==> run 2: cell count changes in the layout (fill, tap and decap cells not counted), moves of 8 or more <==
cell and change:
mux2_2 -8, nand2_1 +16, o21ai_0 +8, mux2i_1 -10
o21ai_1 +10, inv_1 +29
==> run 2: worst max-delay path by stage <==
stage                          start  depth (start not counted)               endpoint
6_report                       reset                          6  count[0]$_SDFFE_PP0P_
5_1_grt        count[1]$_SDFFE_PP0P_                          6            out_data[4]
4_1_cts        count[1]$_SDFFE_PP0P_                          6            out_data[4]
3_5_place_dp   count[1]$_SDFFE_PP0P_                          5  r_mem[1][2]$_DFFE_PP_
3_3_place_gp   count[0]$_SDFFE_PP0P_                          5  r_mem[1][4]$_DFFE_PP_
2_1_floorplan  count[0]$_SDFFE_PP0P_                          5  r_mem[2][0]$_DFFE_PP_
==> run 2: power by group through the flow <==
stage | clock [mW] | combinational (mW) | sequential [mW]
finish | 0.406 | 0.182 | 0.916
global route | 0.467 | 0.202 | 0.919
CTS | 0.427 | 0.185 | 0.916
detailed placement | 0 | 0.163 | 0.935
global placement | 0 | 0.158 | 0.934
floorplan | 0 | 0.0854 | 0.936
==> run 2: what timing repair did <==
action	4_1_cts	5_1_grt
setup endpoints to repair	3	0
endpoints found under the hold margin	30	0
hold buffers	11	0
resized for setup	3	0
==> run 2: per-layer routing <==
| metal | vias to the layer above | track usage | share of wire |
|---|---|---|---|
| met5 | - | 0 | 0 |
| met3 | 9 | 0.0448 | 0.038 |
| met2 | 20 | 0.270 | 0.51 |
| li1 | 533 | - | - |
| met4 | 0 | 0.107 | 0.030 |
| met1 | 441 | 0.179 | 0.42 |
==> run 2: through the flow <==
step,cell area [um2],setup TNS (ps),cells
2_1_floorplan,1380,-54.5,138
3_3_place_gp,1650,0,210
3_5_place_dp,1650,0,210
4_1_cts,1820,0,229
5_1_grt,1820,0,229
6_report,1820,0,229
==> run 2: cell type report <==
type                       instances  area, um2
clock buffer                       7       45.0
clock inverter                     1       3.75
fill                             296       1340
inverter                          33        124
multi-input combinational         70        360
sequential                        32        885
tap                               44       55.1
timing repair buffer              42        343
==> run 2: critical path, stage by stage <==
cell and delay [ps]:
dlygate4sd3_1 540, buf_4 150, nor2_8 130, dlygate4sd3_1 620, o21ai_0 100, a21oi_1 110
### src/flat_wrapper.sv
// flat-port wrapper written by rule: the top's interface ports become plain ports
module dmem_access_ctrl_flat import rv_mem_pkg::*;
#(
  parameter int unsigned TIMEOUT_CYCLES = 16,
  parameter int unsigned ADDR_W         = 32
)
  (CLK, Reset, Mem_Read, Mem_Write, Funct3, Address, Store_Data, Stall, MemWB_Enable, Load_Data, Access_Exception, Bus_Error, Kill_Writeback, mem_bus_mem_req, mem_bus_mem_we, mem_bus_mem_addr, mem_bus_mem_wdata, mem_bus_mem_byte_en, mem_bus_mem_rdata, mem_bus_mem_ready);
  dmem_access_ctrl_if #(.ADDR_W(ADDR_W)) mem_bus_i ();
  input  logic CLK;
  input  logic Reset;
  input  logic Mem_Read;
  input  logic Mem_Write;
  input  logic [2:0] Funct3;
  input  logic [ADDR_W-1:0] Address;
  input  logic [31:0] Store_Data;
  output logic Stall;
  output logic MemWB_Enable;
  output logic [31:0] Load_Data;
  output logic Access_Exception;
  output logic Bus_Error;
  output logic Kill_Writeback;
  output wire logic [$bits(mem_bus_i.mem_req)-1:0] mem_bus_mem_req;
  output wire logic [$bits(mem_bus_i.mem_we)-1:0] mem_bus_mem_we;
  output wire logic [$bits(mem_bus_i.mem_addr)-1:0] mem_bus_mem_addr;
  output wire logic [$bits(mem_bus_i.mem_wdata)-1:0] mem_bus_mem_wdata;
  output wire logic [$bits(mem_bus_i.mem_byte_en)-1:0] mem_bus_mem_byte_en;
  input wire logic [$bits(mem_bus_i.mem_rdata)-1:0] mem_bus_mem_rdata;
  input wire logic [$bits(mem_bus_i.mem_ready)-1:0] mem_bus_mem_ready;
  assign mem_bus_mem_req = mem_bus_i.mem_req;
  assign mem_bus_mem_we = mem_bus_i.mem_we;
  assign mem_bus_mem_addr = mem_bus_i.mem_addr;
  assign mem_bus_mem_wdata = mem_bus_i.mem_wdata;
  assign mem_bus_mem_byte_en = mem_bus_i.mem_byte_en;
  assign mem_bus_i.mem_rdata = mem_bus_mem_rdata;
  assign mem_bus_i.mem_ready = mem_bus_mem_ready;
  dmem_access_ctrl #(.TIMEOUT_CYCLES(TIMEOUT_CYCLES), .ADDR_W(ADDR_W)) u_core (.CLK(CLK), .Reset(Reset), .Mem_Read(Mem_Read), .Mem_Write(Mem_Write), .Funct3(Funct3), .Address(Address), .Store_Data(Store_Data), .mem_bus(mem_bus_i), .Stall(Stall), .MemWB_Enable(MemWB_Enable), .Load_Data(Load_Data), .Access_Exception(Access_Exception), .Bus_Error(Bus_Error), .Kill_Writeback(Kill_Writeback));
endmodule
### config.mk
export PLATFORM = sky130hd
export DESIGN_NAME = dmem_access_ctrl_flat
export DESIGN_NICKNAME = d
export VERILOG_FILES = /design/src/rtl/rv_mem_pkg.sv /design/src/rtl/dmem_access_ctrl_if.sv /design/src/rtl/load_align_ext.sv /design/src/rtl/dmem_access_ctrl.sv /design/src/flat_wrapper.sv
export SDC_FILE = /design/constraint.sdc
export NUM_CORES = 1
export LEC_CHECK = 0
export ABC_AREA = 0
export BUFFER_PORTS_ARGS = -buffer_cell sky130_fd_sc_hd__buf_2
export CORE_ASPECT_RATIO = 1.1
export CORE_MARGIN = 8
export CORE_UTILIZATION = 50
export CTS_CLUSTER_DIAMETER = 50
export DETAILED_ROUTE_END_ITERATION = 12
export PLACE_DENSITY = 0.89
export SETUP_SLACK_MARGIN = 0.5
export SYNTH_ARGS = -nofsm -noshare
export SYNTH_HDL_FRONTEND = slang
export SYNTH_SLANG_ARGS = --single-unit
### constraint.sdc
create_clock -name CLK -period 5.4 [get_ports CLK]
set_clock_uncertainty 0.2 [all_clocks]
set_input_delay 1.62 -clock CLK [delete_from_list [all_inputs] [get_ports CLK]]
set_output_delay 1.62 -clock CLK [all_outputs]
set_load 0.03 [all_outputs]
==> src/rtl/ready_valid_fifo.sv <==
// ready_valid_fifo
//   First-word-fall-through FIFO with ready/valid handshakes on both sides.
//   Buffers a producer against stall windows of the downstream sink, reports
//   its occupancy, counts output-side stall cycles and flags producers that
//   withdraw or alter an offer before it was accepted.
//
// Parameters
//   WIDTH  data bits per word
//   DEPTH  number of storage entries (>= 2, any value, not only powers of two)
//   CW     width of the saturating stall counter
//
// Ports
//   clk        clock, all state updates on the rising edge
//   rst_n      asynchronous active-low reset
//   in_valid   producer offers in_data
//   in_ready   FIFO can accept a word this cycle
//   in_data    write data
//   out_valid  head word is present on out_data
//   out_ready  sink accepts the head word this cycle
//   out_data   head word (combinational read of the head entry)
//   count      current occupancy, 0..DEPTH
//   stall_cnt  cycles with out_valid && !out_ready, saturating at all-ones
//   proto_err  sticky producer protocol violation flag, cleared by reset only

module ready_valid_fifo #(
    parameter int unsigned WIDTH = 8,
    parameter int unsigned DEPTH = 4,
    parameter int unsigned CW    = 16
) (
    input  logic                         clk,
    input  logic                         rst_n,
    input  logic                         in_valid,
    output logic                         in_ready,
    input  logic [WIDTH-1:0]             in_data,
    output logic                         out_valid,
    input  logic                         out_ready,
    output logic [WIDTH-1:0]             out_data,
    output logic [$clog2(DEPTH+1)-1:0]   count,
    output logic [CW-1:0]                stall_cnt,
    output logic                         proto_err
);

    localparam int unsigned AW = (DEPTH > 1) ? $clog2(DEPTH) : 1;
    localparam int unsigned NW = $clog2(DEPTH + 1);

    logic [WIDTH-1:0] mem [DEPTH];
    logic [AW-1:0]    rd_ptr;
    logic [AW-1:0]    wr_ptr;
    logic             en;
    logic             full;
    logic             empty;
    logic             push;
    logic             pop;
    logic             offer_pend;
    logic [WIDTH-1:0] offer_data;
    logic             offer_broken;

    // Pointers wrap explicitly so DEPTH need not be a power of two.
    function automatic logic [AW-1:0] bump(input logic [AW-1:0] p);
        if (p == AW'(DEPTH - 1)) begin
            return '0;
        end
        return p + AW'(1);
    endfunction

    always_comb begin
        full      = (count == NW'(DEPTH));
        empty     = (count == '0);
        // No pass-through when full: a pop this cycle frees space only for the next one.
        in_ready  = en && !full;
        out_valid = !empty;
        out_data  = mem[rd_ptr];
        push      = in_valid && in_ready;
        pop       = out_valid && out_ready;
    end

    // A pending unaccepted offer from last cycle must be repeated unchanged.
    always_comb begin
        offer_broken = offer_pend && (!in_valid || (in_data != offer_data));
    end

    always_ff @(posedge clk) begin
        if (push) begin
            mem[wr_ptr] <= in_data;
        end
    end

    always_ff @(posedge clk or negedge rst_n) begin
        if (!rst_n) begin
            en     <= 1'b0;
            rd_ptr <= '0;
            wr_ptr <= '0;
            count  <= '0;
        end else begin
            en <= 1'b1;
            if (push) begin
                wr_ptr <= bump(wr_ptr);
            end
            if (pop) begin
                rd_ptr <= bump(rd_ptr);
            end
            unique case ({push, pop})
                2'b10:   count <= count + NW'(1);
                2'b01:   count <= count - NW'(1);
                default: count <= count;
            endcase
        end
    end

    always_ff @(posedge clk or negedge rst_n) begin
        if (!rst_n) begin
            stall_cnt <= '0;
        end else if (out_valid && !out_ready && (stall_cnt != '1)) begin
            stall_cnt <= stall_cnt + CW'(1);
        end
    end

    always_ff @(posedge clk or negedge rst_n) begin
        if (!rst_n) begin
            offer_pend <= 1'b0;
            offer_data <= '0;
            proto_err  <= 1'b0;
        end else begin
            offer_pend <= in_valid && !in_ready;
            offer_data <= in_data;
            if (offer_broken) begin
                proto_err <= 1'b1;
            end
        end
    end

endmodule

____________________

# [Instructions to follow]
Scan the listing above, and wherever a line holds the word "counted", copy it.

# [Reply to the task]
==> run 2: cell count changes in the layout (fill, tap and decap cells not counted), moves of 8 or more <==
stage                          start  depth (start not counted)               endpoint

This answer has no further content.